## src/rtl/spcs_pkg.sv

```systemverilog
// Shared types, constants and table helpers of the sine PWM commutation sequencer.
package spcs_pkg;

    // Default sizes handed to the top level parameters.
    localparam int unsigned COS_TABLE_BITS_DEF = 10;
    localparam int unsigned ENCODER_COUNTS_DEF = 2048;

    // Angle constants, a full turn is 2^32.
    localparam logic [31:0] HALF_PI_Q30    = 32'd1686629713;
    localparam logic [31:0] THIRD_TURN     = 32'h5555_5555;
    localparam logic [31:0] TWO_THIRD_TURN = 32'hAAAA_AAAB;
    localparam logic [31:0] QUARTER_TURN   = 32'h4000_0000;
    localparam logic [15:0] COS_OFFSET     = 16'h8000;

    // Configuration register reset values that do not depend on parameters.
    localparam logic [15:0] STEPS_RESET     = 16'd1000;
    localparam logic [6:0]  POLE_RESET      = 7'd4;
    localparam logic [31:0] PHASE_STEP_RESET = 32'd4294967;
    localparam logic [15:0] DUTY_RESET      = 16'd0;
    localparam logic [15:0] RELOAD_RESET    = 16'hFFFF;

    // Configuration register indexes.
    typedef enum logic [2:0] {
        REG_STEPS_PER_TURN  = 3'd0,
        REG_POLE_RATIO      = 3'd1,
        REG_PHASE_STEP      = 3'd2,
        REG_COUNTS_PER_TURN = 3'd3,
        REG_COUNT_TO_PHASE  = 3'd4,
        REG_DUTY_MAX        = 3'd5,
        REG_RELOAD_VALUE    = 3'd6,
        REG_INVERT_MODE     = 3'd7
    } cfg_index_t;

    // Stage codes.
    localparam logic [1:0] STG_ALIGN  = 2'd0;
    localparam logic [1:0] STG_OPEN   = 2'd1;
    localparam logic [1:0] STG_CLOSED = 2'd2;

    // Phase selector for the shared compare value unit.
    typedef enum logic [1:0] {
        PH_U = 2'd0,
        PH_V = 2'd1,
        PH_W = 2'd2
    } phase_t;

    // Request payloads.
    typedef struct packed {
        logic               command;
        logic signed [31:0] encoder_position;
    } in_t;

    typedef struct packed {
        logic [15:0] duty_u;
        logic [15:0] duty_v;
        logic [15:0] duty_w;
        logic [1:0]  stage;
        logic        encoder_reset;
        logic [31:0] electrical_angle;
    } out_t;

    // Commands from the controller to the datapath.
    typedef struct packed {
        logic   capture;
        logic   clear;
        logic   advance;
        logic   div_load;
        logic   div_step;
        logic   enc_fix;
        logic   enc_mul;
        logic   rom_read;
        logic   mul;
        logic   store;
        logic   load_out;
        phase_t phase;
    } cmd_t;

    // Status from the datapath to the controller.
    typedef struct packed {
        logic start_cmd;
        logic closed;
        logic div_last;
        logic out_free;
    } stat_t;

    // Angle offset of each phase.
    function automatic logic [31:0] phase_offset(phase_t p);
        logic [31:0] r;
        case (p)
            PH_U:    r = 32'd0;
            PH_V:    r = THIRD_TURN;
            PH_W:    r = TWO_THIRD_TURN;
            default: r = 32'd0;
        endcase
        return r;
    endfunction

    // Quotient by compare and subtract, one bit per step.
    // Only evaluated at elaboration while the table is built.
    function automatic logic [63:0] series_quot(logic [63:0] n, logic [8:0] d);
        logic [63:0] q;
        logic [63:0] r;
        q = '0;
        r = '0;
        for (int b = 63; b >= 0; b--) begin
            r = {r[62:0], n[b]};
            if (r >= 64'(d)) begin
                r    = r - 64'(d);
                q[b] = 1'b1;
            end
        end
        return q;
    endfunction

    // One quarter-wave cosine entry in Q1.15, from a Q30 Taylor series.
    // Only evaluated at elaboration to build the table.
    function automatic logic [15:0] cos_entry(int unsigned i, int unsigned tab_bits);
        logic [63:0]        x;
        logic [63:0]        x2;
        logic [63:0]        term;
        logic [8:0]         dv;
        logic signed [63:0] sum;
        logic [63:0]        q;
        logic [15:0]        r;
        x    = (64'(i) * 64'(HALF_PI_Q30)) >> tab_bits;
        x2   = (x * x) >> 30;
        term = 64'd1 << 30;
        sum  = 64'sd1 <<< 30;
        for (int unsigned k = 1; k <= 9; k++) begin
            dv   = 9'((2 * k - 1) * (2 * k));
            term = series_quot((term * x2) >> 30, dv);
            if (k[0]) begin
                sum = sum - $signed(term);
            end else begin
                sum = sum + $signed(term);
            end
        end
        if (sum < 0) begin
            r = 16'd0;
        end else begin
            q = ($unsigned(sum) + 64'd16384) >> 15;
            r = (q > 64'd32767) ? 16'd32767 : q[15:0];
        end
        return r;
    endfunction

endpackage

```

## src/rtl/spcs_ctrl.sv

```systemverilog
// Controller state machine that sequences one tick through the datapath.
module spcs_ctrl (
    input  logic            aclk,
    input  logic            aresetn,
    input  logic            s_valid,
    output logic            s_ready,
    input  spcs_pkg::stat_t stat,
    output spcs_pkg::cmd_t  cmd
);

    typedef enum logic [8:0] {
        ST_IDLE   = 9'b000000001,
        ST_DECODE = 9'b000000010,
        ST_DIV    = 9'b000000100,
        ST_FIX    = 9'b000001000,
        ST_EMUL   = 9'b000010000,
        ST_READ   = 9'b000100000,
        ST_MUL    = 9'b001000000,
        ST_STORE  = 9'b010000000,
        ST_OUT    = 9'b100000000
    } state_t;

    state_t           state_reg, state_next;
    spcs_pkg::phase_t phase_reg, phase_next;

    // State and phase counter.
    always_ff @(posedge aclk) begin
        if (!aresetn) begin
            state_reg <= ST_IDLE;
            phase_reg <= spcs_pkg::PH_U;
        end else begin
            state_reg <= state_next;
            phase_reg <= phase_next;
        end
    end

    assign s_ready = (state_reg == ST_IDLE);

    // Next state and commands.
    always_comb begin
        state_next   = state_reg;
        phase_next   = phase_reg;
        cmd          = '0;
        cmd.phase    = phase_reg;
        case (state_reg)
            ST_IDLE: begin
                if (s_valid) begin
                    cmd.capture = 1'b1;
                    state_next  = ST_DECODE;
                end
            end
            ST_DECODE: begin
                phase_next = spcs_pkg::PH_U;
                if (stat.start_cmd) begin
                    cmd.clear  = 1'b1;
                    state_next = ST_IDLE;
                end else begin
                    cmd.advance = 1'b1;
                    if (stat.closed) begin
                        cmd.div_load = 1'b1;
                        state_next   = ST_DIV;
                    end else begin
                        state_next = ST_READ;
                    end
                end
            end
            ST_DIV: begin
                cmd.div_step = 1'b1;
                if (stat.div_last) begin
                    state_next = ST_FIX;
                end
            end
            ST_FIX: begin
                cmd.enc_fix = 1'b1;
                state_next  = ST_EMUL;
            end
            ST_EMUL: begin
                cmd.enc_mul = 1'b1;
                state_next  = ST_READ;
            end
            ST_READ: begin
                cmd.rom_read = 1'b1;
                state_next   = ST_MUL;
            end
            ST_MUL: begin
                cmd.mul    = 1'b1;
                state_next = ST_STORE;
            end
            ST_STORE: begin
                cmd.store = 1'b1;
                case (phase_reg)
                    spcs_pkg::PH_U: begin
                        phase_next = spcs_pkg::PH_V;
                        state_next = ST_READ;
                    end
                    spcs_pkg::PH_V: begin
                        phase_next = spcs_pkg::PH_W;
                        state_next = ST_READ;
                    end
                    default: begin
                        state_next = ST_OUT;
                    end
                endcase
            end
            ST_OUT: begin
                if (stat.out_free) begin
                    cmd.load_out = 1'b1;
                    state_next   = ST_IDLE;
                end
            end
            default: begin
                state_next = ST_IDLE;
            end
        endcase
    end

endmodule

```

§

## HOW TO COMPLETE THIS TASK
Search the entries for the string "datapath" and collect each line that has it.

## ANSWER SPACE
    // Commands from the controller to the datapath.
    // Status from the datapath to the controller.
// Controller state machine that sequences one tick through the datapath.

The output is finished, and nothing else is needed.